Cuando los conocí, de inmediato me trataron como si fuera de la familia. Me hablaron más despacio, interesados en saber qué pensaba de la ciudad, qupe me habían dicho, si tenía Heimweh (mal de patria). Me enseñaron sus fotos de Costa Rica. Con mucho tacto, me corregían en la pronunciación. Y en general nos sentamos en el balcón a comer galletas, tomar té verde y a reírnos. Me tomaron en cuenta para todo.
Ella se ve más viejita, unos 10 o 15 años que él. Desde hace más de 100 años, en Alemania no es inusual que la mujer sea mucho mayor que su pareja. Al verla tan mayor, me puse a pensar qué será de él cuando llegue el momento de ella. Pero entre más tiempo estuve con ellos, supe que cuando eso pase, él estará tranquilo, sabiendo que le dio lo mejor de su vida.

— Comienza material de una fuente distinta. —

## design/flow/run.sh

```bash
#!/bin/bash
# OpenROAD 26Q1-2900-gdf79404cd8, Yosys 0.63+post, stock flow scripts
make -C /OpenROAD-flow-scripts/flow DESIGN_CONFIG=/design/flow/config.mk WORK_HOME=/design/flow/orfs finish
```

## design/flow/config.mk

```make
export PLATFORM = sky130hd
export DESIGN_NAME = program_counter
export DESIGN_NICKNAME = program_counter
export VERILOG_FILES = /design/flow/design.v
export SDC_FILE = /design/flow/constraint.sdc
export NUM_CORES = 4
export LEC_CHECK = 1
export CORE_AREA = 10 10 70 70
export DIE_AREA = 0 0 80 80
```

## design/flow/constraint.sdc

```tcl
current_design program_counter

set clk_period 1.0
set clk_io_pct 0.2

create_clock -name clk0 -period $clk_period [get_ports {clk_i}]

set non_clock_inputs [all_inputs -no_clocks]
set_input_delay [expr $clk_period * $clk_io_pct] -clock clk0 $non_clock_inputs
set_output_delay [expr $clk_period * $clk_io_pct] -clock clk0 [all_outputs]
```

## design/flow/design.v

```verilog
module program_counter (
    input clk_i, reset_i, inc_i,
    output[3:0] pc_out
);
reg[3:0] count;
always @(posedge clk_i) begin
    if (reset_i) count <= 4'b0;
    else if (inc_i) count <= count + 1;
end
assign pc_out = count;
endmodule
```

==> impl_metrics.csv <==
group,metric,value,unit
synthesis,post-synth-top-count-cell,"dfxtp_1",
pwr,p_per_area,1180,mW/mm²
timing,finalCriticalPeriod,969,ps
cts,hold_buffers,0,
die,io_pins,7,
synthesis,ys_cells,16,
synthesis,netlist.top_cell.by_area,"dfxtp_1",
grt,grt_pass1_wl,952,µm
worst_setup_path,r2r-end,"count[2]",
worst_setup_path,crit_fanout,2,
worst_setup_path,end_kind,"primary output",
synthesis,synthCells,16,
placement,pre_cts_ws,-201,ps
timing,max_slew_margin,90.3,%
synthesis,ys_seq_share,44.8,%
worst_setup_path,rrSetupSlack,40,ps
cts,tritoncts,"done",
detailed_routing,wl_per_cell,7.45,µm
detailed_routing,drtPass1Iterations,2,
die,die_height,80,µm
grt,grt_max_degree,5,
synthesis,ys_top_cells_by_count,"4 x dfxtp_1, 3 x nor2_1",
cells_and_area,area_growth,123,%
cts,cts_max_level,1,
cts,clock_sinks,4,
detailed_routing,drt_iter0_markers,19,
synthesis,ys_area,179,µm²
worst_setup_path,required,800,ps
cells_and_area,top_regs,"count (4)",
detailed_routing,drt-vias-per-instance,2.26,
synthesis,ys_ff,4,
timing,fin_ws,31.3,ps
cts,cts_made_buffers,3,
worst_setup_path,worstPathCellList,"dlygate4sd2_1",
worst_hold_path,hold_path_startpoint,"count[2]",
cells_and_area,final_util,11.7,%
timing,maxSlewViolCount,0,
grt,first_global_vias,193,
detailed_routing,drc,0,
synthesis,synthFlopType,"dfxtp_1",
worst_hold_path,min_to,"count[2]",
run_status,outcome,"completed",
die,fp_util,5.24,%
timing,hold_viol_final,0,
synthesis,async_flop_share,0,%
pwr,peakVddDrop,0.258,mV
cts,clock_tree.buffer_depth,2,
die,core,0.00342,mm²
placement,dp_hpwl,431,µm
flow_run,max-cap-violations,0,
synthesis,synth.distinct_cells,11,
placement,gp_congestion,0.642,
worst_setup_path,critPathBufInv,1,
worst_setup_path,max_stage_delay,310,ps
worst_setup_path,r2r-start,"count[0]",
worst_hold_path,min_path_type,"reg2reg",
cts,clk_pin_slew_worst_paths,40,ps
synthesis,synth_top_area_share,44.8,%
detailed_routing,antenna_left,0,
die,die_w,80,µm
timing,finalCritPeriodShare,96.9,%
worst_setup_path,crit_type,"reg2out",
grt,antenna_found_initial,0,
synthesis,enable_flop_cells,0,
grt,overflow,0,
worst_setup_path,path_delay_family,"flip-flops",
worst_hold_path,hold_path_depth,3,
timing,final.setup_skew,4.20,ps
worst_setup_path,critPathLaunchType,"register",
timing,setup_viol,0,
timing,worst_pin_slew,145,ps
worst_setup_path,cpMaxStageDelayCell,"dfxtp_2",
grt,track_usage,2.06,%
cells_and_area,regMostFlops,"count",
cts,clk_latency,230,ps
cts,root_buffer,"clkbuf_4",
synthesis,avgSynthCellArea,11.2,µm²
worst_setup_path,crit_arrival,770,ps
synthesis,yosysWarnings,1,
cells_and_area,drive_gt1_share,59.4,%
die,row_count,21,
placement,io_buffers,6,
detailed_routing,wl,581,µm
cts,post-cts-setup-buffers,0,
timing,rsz0062_at_grt,"yes",
flow_run,warning_count,26,
timing,fmax,1.03,GHz
cells_and_area,largest_register_ffs,4,
synthesis,netlist_area,179,µm²
pwr,total_leakage_power,0.166,nW
detailed_routing,n_antenna_cell,0,
worst_setup_path,rr_worst_depth,4,
die,chip_area,0.00640,mm²
detailed_routing,vias,176,
cells_and_area,fillers,397,
synthesis,top_cells_by_area,"dfxtp_1 45%, mux2_4 8.4%, ha_1 7.0%",
worst_setup_path,crit_start,"count[2]",
worst max-delay path by stage:
stage,end,slack (ps),cells after the start
4_1_cts,count[2],0.3,4
5_1_grt,count[3],-10,3
6_report,pc_out[2],30,1
per-stage QoR:
step	power [W]	hold WS, ps	cell area (µm²)	instances	TNS (ps)
final	0.000471	640	399	78	0
after global routing	0.000500	668	399	78	-24.8
after CTS	0.000469	614	383	78	0
after detailed placement	0.000258	623	349	75	-694
after global placement	0.000257	612	349	75	-681
after floorplan	0.000197	269	179	16	0
layer usage:
metal,share of wire [%],GRT usage (%),vias to the layer above
li1,-,-,90
met1,46,2.27,81
met2,34,2.33,5
met3,20,2.95,0
met4,0,0,0
met5,0,0,-
power by group:
part / internal, W / total, W / leakage, nW / switching, W
combinational: 0.0000568 / 0.0000911 / 0.117 / 0.0000343
clock: 0.000134 / 0.000202 / 0.0138 / 0.0000676
sequential: 0.000171 / 0.000178 / 0.0343 / 0.00000658
total: 0.000362 / 0.000471 / 0.166 / 0.000109
cells in the final DEF, fill, tap and decap left out:
cell type and instances:
nor2_1 3, nand4_2 1, dfxtp_2 4, ha_4 1, buf_6 2, dlygate4sd2_1 1, xnor2_1 1, nand3b_1 1
mux2_4 1, a21bo_2 1, clkbuf_4 3, clkdlybuf4s15_1 3, buf_4 5, mux2i_1 1, clkdlybuf4s50_1 2, nor2b_1 1
a21oi_2 1
cells by family (layout without fill, tap and decap cells):
| group | Yosys count | count (layout) | synth area share [%] |
|---|---|---|---|
| AND-OR/OR-AND | 2 | 2 | 8.39 |
| XOR/XNOR | 1 | 1 | 4.90 |
| adder cells (fa/ha/maj) | 1 | 1 | 6.99 |
| buffers and inverters | 0 | 16 | 0 |
| flip-flops | 4 | 4 | 44.8 |
| multiplexers | 2 | 2 | 14.0 |
| AND/OR/NAND/NOR | 6 | 6 | 21.0 |
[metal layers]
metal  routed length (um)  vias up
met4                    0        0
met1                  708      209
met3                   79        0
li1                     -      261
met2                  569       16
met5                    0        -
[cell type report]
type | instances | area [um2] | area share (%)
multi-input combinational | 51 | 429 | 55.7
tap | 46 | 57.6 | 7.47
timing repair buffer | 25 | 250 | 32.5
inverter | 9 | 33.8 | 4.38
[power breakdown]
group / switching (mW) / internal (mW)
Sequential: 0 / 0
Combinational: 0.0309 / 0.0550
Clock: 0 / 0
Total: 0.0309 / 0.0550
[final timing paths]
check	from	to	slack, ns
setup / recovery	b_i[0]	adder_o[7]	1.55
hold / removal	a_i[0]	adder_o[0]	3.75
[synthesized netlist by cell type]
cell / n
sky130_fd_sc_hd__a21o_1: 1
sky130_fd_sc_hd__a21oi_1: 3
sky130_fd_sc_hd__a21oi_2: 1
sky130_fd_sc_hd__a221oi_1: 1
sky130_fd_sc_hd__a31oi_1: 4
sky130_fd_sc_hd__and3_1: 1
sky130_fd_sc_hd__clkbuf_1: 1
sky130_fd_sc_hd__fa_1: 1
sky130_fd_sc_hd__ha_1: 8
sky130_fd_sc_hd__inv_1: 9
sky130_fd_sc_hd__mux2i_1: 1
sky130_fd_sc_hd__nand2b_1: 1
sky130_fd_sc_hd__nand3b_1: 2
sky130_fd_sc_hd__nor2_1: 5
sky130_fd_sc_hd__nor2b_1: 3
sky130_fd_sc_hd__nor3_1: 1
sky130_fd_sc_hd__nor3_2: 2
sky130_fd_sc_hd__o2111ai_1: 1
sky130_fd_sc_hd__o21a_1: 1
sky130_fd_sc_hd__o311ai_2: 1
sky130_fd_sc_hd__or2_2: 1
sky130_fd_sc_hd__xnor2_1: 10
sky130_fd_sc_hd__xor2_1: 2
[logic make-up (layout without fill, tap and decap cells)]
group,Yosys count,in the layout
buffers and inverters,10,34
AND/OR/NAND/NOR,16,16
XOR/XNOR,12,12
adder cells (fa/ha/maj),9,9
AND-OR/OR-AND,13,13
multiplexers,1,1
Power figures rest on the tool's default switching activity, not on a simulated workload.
==> flow/design.v <==
module two_bit_branch_predictor #(
    parameter INDEX_WIDTH = 6   
)(
    input  wire                   clk,
    input  wire                   rst,
    input  wire                   predict_request,
    input  wire [INDEX_WIDTH-1:0] pc_index,          
    output reg                    predicted_taken,   
    input  wire                   update_enable,
    input  wire                   actual_taken       
);
    reg [1:0] pht [0:(1 << INDEX_WIDTH) - 1];   
    always @(*) begin
        if (predict_request)
            predicted_taken = (pht[pc_index] >= 2);   
        else
            predicted_taken = 1'b0;
    end
    integer i;
    always @(posedge clk or posedge rst) begin
        if (rst) begin
            for (i = 0; i < (1 << INDEX_WIDTH); i = i + 1)
                pht[i] <= 2'b10;  
        end else if (update_enable) begin
            case (actual_taken)
                1'b1: if (pht[pc_index] < 2'b11) pht[pc_index] <= pht[pc_index] + 1;
                1'b0: if (pht[pc_index] > 2'b00) pht[pc_index] <= pht[pc_index] - 1;
            endcase
        end
    end
endmodule
==> flow/run.sh <==
#!/bin/bash
# OpenROAD 26Q1-2900-gdf79404cd8, Yosys 0.63+post, stock flow scripts
make -C /OpenROAD-flow-scripts/flow DESIGN_CONFIG=/design/flow/config.mk WORK_HOME=/design/flow/orfs finish
==> flow/config.mk <==
export PLATFORM = sky130hd
export DESIGN_NAME = two_bit_branch_predictor
export DESIGN_NICKNAME = two_bit_branch_predictor
export VERILOG_FILES = /design/flow/design.v
export SDC_FILE = /design/flow/constraint.sdc
export NUM_CORES = 4
export LEC_CHECK = 1
export CORE_UTILIZATION = 50
==> flow/constraint.sdc <==
current_design two_bit_branch_predictor

set clk_period 7.7
set clk_io_pct 0.2

create_clock -name clk0 -period $clk_period [get_ports {clk}]

set non_clock_inputs [all_inputs -no_clocks]
set_input_delay [expr $clk_period * $clk_io_pct] -clock clk0 $non_clock_inputs
set_output_delay [expr $clk_period * $clk_io_pct] -clock clk0 [all_outputs]
==> impl_metrics.yaml <==
# yosys + openroad results
route:
  drt_pass1_iterations: 5
  postRouteWirelength_um: 22380
  vias_per_cell: 6.851
  post-route-drc-count: 0
  routed-via-count: 5556
  routed_wire_length_per_instance_um: 27.59
  dr.first_iter.drc_count: 436
  ant_nets: 0
  antenna_cells: 0
global_routing:
  largest_net_degree_at_the_start_of_global_routing: 65
  grt.met3_usage_pct: 11.15
  globalRouteMet1Util_pct: 52.12
  grt_util_met2_pct: 47.47
  grt_usage_pct: 33.55
  overflow: 0
  gr-max-usage-layer: "met1"
  first_global_vias: 5567
  antenna_found_initial: 0
  grt_first_pass_wirelength_um: 35050
yosys:
  synthesis.yosys.warnings: 2
  ys_async_sr_fraction_pct: 100.0
  synthCells: 628
  synth.top_cells.by_area: "dfstp_2 (23%), dfrtp_1 (22%), mux2_2 (20%), a211oi_1 (4.0%), mux2i_1 (1.8%)"
  yosys_most_used_dff: "dfstp_2"
  synth_largest_type_area_fraction_pct: 23.19
  synth-area-yosys_um2: 7252
  ys_seq_elements: 128
  number_of_synthesized_flops_with_an_enable_pin: 0
  cell_area_after_technology_mapping_um2: 7252
  netlist.top_cell.by_area: "dfstp_2"
  synthesis.area_per_instance_um2: 11.55
  yosysCellCount: 628
  synth.yosys.seq_area_share_pct: 45.27
  netlist-cell-type-count: 69
sta:
  worst_margin_slew_ns: 0.9474
  grt_setup_unrepaired: "no"
  finalCritPeriodShare_pct: 84.74
  finalSetupViolations: 0
  timing.slew.headroom_pct: 35.98
  tns_ns: 0
  timing.final.max_slew_violations: 0
  maxClockFrequency_ghz: 0.1533
  clock_skew_ns: 0.008423
  hold_viol_final: 0
  min_period_ns: 6.525
clock_network:
  clock_transition_at_path_regs_ns: 0.06
  insertion_delay_ns: 0.42
  cts_tree: "done"
  cts.root.buffer_cell: "clkbuf_16"
  post_cts.repair.setup_buffers: 0
  ctsHtreeMaxLevel: 4
  numClockSinks: 128
  cts_max_path_buffers: 2
  number_of_clock_buffers_inserted_by_tritoncts: 17
  post_cts_resized: 0
  number_of_hold_repair_buffers_added_at_the_cts_stage: 0
final_layout:
  signed_area_change_from_the_synthesized_netlist_to_the_final_layout_pct: 11.89
  layout-drive-gt1-share_pct: 42.31
  total_area_of_multi_input_combinational_cells_um2: 3677
  final_layout_top_logic_cell: "mux2_2"
  final_cell_mix: "mux2_2 (128), dfrtp_1 (64), dfstp_2 (64)"
  max_ffs_per_register: 128
  final_cell_area_um2: 8114
  final-seq-area_um2: 3283
  layout_top_registers: "pht x128"
  final_cells: 811
  count_of_filler_cells_inserted_in_the_layout: 1190
  largest_register: "pht"
placed_design:
  placed_area_um2: 7497
  dp.final_hpwl_um: 15110
  port_buffers: 11
  finalWeightedCongestion: 0.9553
  dp.cells: 779
power_and_ir_drop:
  power_report.internal_total_w: 0.001459
  static-leakage-power_nw: 3.213
  seq_power_share_pct: 42.7
  cellPowerDensity_nw_per_um2: 243.7
  combinationalPowerShare_pct: 14.9
  clkPwrFrac_pct: 42.4
  netSwitchingPower_w: 0.0005188
  switching_power_share_of_the_total_pct: 26.23
  ir_worst_vdd_mv: 0.1944
worst_hold_path:
  holdPathStages: 1
  worst_hold_startpoint: "pht[44][0]$_DFFE_PP0P_"
  worstHoldEndpoint: "pht[44][0]$_DFFE_PP0P_"
  timing.hold.worst.class: "reg -> reg"
critical_path:
  setup.worst_path.end_class: "output port"
  timing.critical_path.arrival_ns: 4.98
  r2r-start: "pht[9][1]$_DFFE_PP1P_"
  reg2regPathDepth: 10
  crit_required_ns: 6.16
  slowest_stage: "nor4bb_1"
  critPathTopFamily: "buffers and inverters"
  critPathLaunchType: "input pin"
  cp_num_buf_inv: 3
  worstPathMaxFanout: 18
  crit_chain: "clkdlybuf4s50_1, buf_4, nor4bb_1, a21oi_1, a31oi_1, a22o_1, a2111o_1, o22a_1, and2_1, clkdlybuf4s50_1"
  critPathKind: "in -> out"
  critical_path.max_stage_delay_ns: 0.79
  critical_path.reg2reg.endpoint: "pht[45][0]$_DFFE_PP0P_"
  critPathMostFrequentCell: "clkdlybuf4s50_1"
  setup_slack_reg_to_reg_ns: 3.89
floorplan:
  design.die.area_um2: 14990
  io_pins: 12
  placement_rows: 43
  core_region_area_um2: 13990
  core_util_floorplan_pct: 51.84
  die_height_um: 122.4
  fp.dieW_um: 122.4
outcome:
  run_status: "finished clean"
run:
  stage_log_warnings: 25
  cap_violations: 0
==> per-stage QoR <==
stage	utilization, %	worst slack (ns)	hold slack [ns]	power [W]
3_3_place_gp	53.60	1.360	0.4701	0.001141
3_5_place_dp	53.60	1.308	0.4756	0.001143
2_1_floorplan	-	2.665	0.4541	0.001039
5_1_grt	58.01	0.9911	0.5097	0.002057
4_1_cts	58.01	1.291	0.4892	0.001987
6_report	58.01	1.175	0.4845	0.001978
==> area by class of cell <==
cell class,count,share of cell area (%)
inverters,9,0.4472
flip-flops and latches,128,40.46
clock inverters,9,1.958
well taps,180,2.776
repair buffers,35,3.392
clock buffers,23,5.644
multi-input cells,427,45.32
==> cells by family (layout without fill, tap and decap cells) <==
kind of cell,count (synthesis),after routing,synth area share [%]
mux,149,149,22.91
buf+inv,73,76,4.589
compound gates,144,144,16.24
flops,128,128,45.27
simple gates,132,132,10.54
xor+xnor,2,2,0.4486
==> how the worst max path moves through the flow <==
stage,start,end,slack (ns),cells after the start
after CTS,pc_index[1],predicted_taken,1.29,10
after global routing,pc_index[1],predicted_taken,0.99,10
final,pc_index[1],predicted_taken,1.18,10
==> per-layer routing <==
metal,share of wire (%),routed length (um)
met2,45,10030
met5,0,0
met4,2.6,589
met3,9.4,2108
met1,43,9651
==> Yosys cell counts (3+ instances only) <==
library cell	instances
buf_1	4
nor2_1	10
nor2b_1	14
dfrtp_1	64
a21oi_1	8
mux2_1	8
and3_1	5
and4b_1	4
a31oi_1	6
dfstp_2	64
o211ai_1	13
mux2_2	128
nor4bb_1	5
nor3_1	6
buf_2	23
mux2i_1	13
a211o_1	3
a32oi_1	11
buf_4	4
nand4_1	15
a22o_1	4
clkbuf_1	31
a211oi_2	10
nand2_1	30
o32a_1	3
o31ai_1	3
nand3b_1	3
a211oi_1	39
nor3b_1	5
o21ai_0	5
a22oi_1	10
and2_1	3
o22ai_1	3
nand3_1	16
inv_1	9
nor4b_1	3
==> power by group through the flow <==
stage	Combinational (W)	Clock (W)	Sequential [W]
6_report	0.000295	0.000839	0.000844
5_1_grt	0.000317	0.000886	0.000854
4_1_cts	0.000291	0.000852	0.000843
Power and IR drop assume default switching activity.
--- flow/design.v ---
module hashed_global_branch_predictor #(
    parameter GHR_WIDTH = 8,
    parameter HASH_KEY  = 8'b10111010   
)(
    input  wire              clk,
    input  wire              rst,
    input  wire              predict_request,
    output reg               predicted_taken,
    input  wire              update_enable,
    input  wire              actual_taken
);
    reg [GHR_WIDTH-1:0] ghr;
    reg [1:0] pht [0:(1 << GHR_WIDTH)-1];
    wire [GHR_WIDTH-1:0] index;
    assign index = ghr ^ HASH_KEY;   
    always @(*) begin
        if (predict_request)
            predicted_taken = (pht[index] >= 2);   
        else
            predicted_taken = 1'b0;
    end
    integer i;
    always @(posedge clk or posedge rst) begin
        if (rst) begin
            ghr <= 0;
            for (i = 0; i < (1 << GHR_WIDTH); i = i + 1)
                pht[i] <= 2'b10;   
        end else if (update_enable) begin
            if (actual_taken) begin
                if (pht[index] < 2'b11)
                    pht[index] <= pht[index] + 1;
            end else begin
                if (pht[index] > 2'b00)
                    pht[index] <= pht[index] - 1;
            end
            ghr <= {ghr[GHR_WIDTH-2:0], actual_taken};
        end
    end
endmodule
--- flow/run.sh ---
#!/bin/bash
# OpenROAD 26Q1-2900-gdf79404cd8, Yosys 0.63+post, stock flow scripts
make -C /OpenROAD-flow-scripts/flow DESIGN_CONFIG=/design/flow/config.mk WORK_HOME=/design/flow/orfs finish
--- flow/config.mk ---
export PLATFORM = sky130hd
export DESIGN_NAME = hashed_global_branch_predictor
export DESIGN_NICKNAME = hashed_global_branch_predictor
export VERILOG_FILES = /design/flow/design.v
export SDC_FILE = /design/flow/constraint.sdc
export NUM_CORES = 4
export LEC_CHECK = 1
export CORE_UTILIZATION = 50
--- flow/constraint.sdc ---
current_design hashed_global_branch_predictor

set clk_period 132.6
set clk_io_pct 0.2

create_clock -name clk0 -period $clk_period [get_ports {clk}]

set non_clock_inputs [all_inputs -no_clocks]
set_input_delay [expr $clk_period * $clk_io_pct] -clock clk0 $non_clock_inputs
set_output_delay [expr $clk_period * $clk_io_pct] -clock clk0 [all_outputs]
==> results_dict.tcl <==
# yosys + openroad results
set metrics [dict create \
    post_drt_wl_per_cell_um 38.0 \
    postCtsResizedCells 0 \
    grt_util_overall_pct 44.4 \
    post-cts-setup-buffer-count 0 \
    drive_gt1_share_pct 45.8 \
    ys_seq_elements 520 \
    timing.hold.worst.start "pht[142][0]" \
    overflow_left_after_global_routing 0 \
    dr.pass1.iters 6 \
    tritoncts_num_sinks 520 \
    synth.avg_cell_area_um2 11.6 \
    top_area_cell "sky130_fd_sc_hd__dfstp_2" \
    final_std_cells_w_o_fill 3104 \
    rr_worst_depth 17 \
    ctsRootBufferMaster "sky130_fd_sc_hd__clkbuf_16" \
    drt-initial-drc-count 2022 \
    tightest_slew_ns 1.04 \
    estimated_wirelength_of_the_detail_placed_design_mm 76.9 \
    place_inst 2997 \
    final.period_utilization_pct 40.8 \
    synth-cells-yosys 2402 \
    final-hold-violation-count 0 \
    setup_slack_ns 78.47 \
    cts-root-to-sink-buffers 3 \
    fp-row-count 86 \
    dp_slack_ns 78.48 \
    hold_path_depth 1 \
    die.size.y_um 238 \
    cap_violations 0 \
    detailroute.via_count 22200 \
    via_per_inst 7.16 \
    pin_count_of_the_biggest_net_entering_global_routing 144 \
    asyncSetResetFlopFracSynth_pct 100 \
    top_cell_type_by_instance_count_after_synthesis "sky130_fd_sc_hd__mux2_2" \
    grt_pass1_vias 21800 \
    multiInputGateArea_um2 13400 \
    tns_ns 0 \
    placeableCoreArea_um2 55100 \
    reg2reg_to "pht[211][0]" \
    finalClockSkew_ns 0.0211 \
    ys_seq_share_pct 47.9 \
    clk_pin_slew_worst_paths_ns 0.06 \
    drt_wl_total_mm 118 \
    drtAntennaViolNets 0 \
    startpoint_type "primary input" \
    stage_log_warnings 31 \
    area_growth_syn_to_layout_pct 9.97 \
    worst_ep_required_time_ns 106.08 \
    fillers 4606 \
    edf_count 0 \
    worst_setup_path_end_kind "output pin" \
    grt_pass1_wl_mm 168 \
    regToRegSetupSlack_ns 124.35 \
    synth.yosys.warnings 2 \
    cts-htree-levels 2 \
    place.port_buffers 5 \
    path_type_of_the_worst_setup_path "in -> out" \
    io_pins 6 \
    crit_fanout 1 \
    critPathArrivalTime_ns 27.61 \
    area_leaders "sky130_fd_sc_hd__dfstp_2 (24%), sky130_fd_sc_hd__dfrtp_1 (24%), sky130_fd_sc_hd__mux2_2 (20%)" \
    cts_hold_buf 0 \
    synth_largest_type_area_fraction_pct 24.2 \
    netlist_instances 2402 \
    status "complete, no violations" \
    slew_headroom_pct 29.8 \
    slew_viol_final 0 \
    rsz_0062_raised_after_global_routing "false" \
    static-leakage-power_nw 12.7 \
    dieArea_um2 56700 \
    hold_path_class "reg -> reg" \
    power.density_cell_area_nw_per_um2 18.7 \
    place.gp.congestion 1.08 \
    ir_drop_mv 0.0813 \
    register_cell_area_after_layout_um2 13300 \
    rr_startpoint "ghr[5]" \
    ys_chip_area_um2 27900 \
    clk_latency_ns 0.63 \
    tritoncts "done" \
    fmaxAchievable_ghz 0.0185 \
    syn-cell-area_um2 27900 \
    cts-buffers-inserted 56 \
    synth_top_flop_cell "sky130_fd_sc_hd__dfrtp_1" \
    floorplan.initialDensity_pct 50.6 \
    min_delay_worst_endpoint "pht[142][0]" \
    yosysUniqueCellTypes 78 \
    synth.top_cells.by_count "sky130_fd_sc_hd__mux2_2 (493), sky130_fd_sc_hd__dfrtp_1 (264), sky130_fd_sc_hd__dfstp_2 (256)" \
    hold-worst-slack_ns 0.484 \
    min_period_ns 54.13 \
    antenna_found_initial 8 \
    detail_route.drc_violations 0 \
    floorplan_die_width_um 238 \
    setup_viol_count_final 0 \
]
-- report_power, final --
group	internal, mW	total (mW)	switching [mW]
Combinational	0.0474	0.197	0.150
Clock	0.0932	0.161	0.0682
Sequential	0.192	0.213	0.0204
Total	0.333	0.571	0.238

Se ríen de las tonteras de las que uno normalmente pelea. Se dicen cosas bonitas, todavía. Se conocen de memoria las costumbres, los movimientos, los gustos, las palabras que siempre se les olvidan. Al amanecer ese día, todo eran risas. Porque la tía tuvo un sueño divertido y lo cuenta como un chiste. Porque no pudimos abrir el tarro de jalea. Porque se dice así y no asá. Porque abrimos el queso caro solo por probarlo.
El me dice que le encanta Hamburgo, por el mar, el río, la gente la comida. Y me dice que vivieron en Berlín muchos años. Y se le apaga un poco la voz cuando me dice que al principio, Berlín le dolía, pero que ya luego fue pasando. Los dos vivieron en Berlín Oriental todos los años del muro. Su sobrina- mi casera- vivía en la misma ciudad, dentro de la isla de concreto donde todos se sentían libres, donde los que vivían presos, eran los otros, los que estaba afuera, los espiados de la Stasi. Tenía una visa especial para visitarlos una vez por mes, por solo un día. Cuando los visitaba, pasaban todo el día abrazados, diciéndose que se querían mucho. Hasta la próxima visita.
Ella era una adolescente, la noche en que su ciudad, sin objetivos militares y repleta de civiles y refugiados, fue bombardeada sin piedad por los aliados. La ciudad completa se incendió. A la mañana siguiente, la tía fue a buscar a los familiares. A su paso, vio la destrucción, los muertos, las cenizas, la evidencia del alcance de la maldad del ser humano. La casa de ellos simplemente había desaparecido y los perdieron a todos. Cuando me lo contó, revivió con la misma intensidad el incendio de Dresden, hace más de sesenta años. Dice que cada vez que lo cuenta, se le llenan los ojos de lágrimas y aunque lo ha llorado muchas veces, no logra lavar los recuerdos grises, negros y rojos que le quedaron grabados a fuego en las pupilas.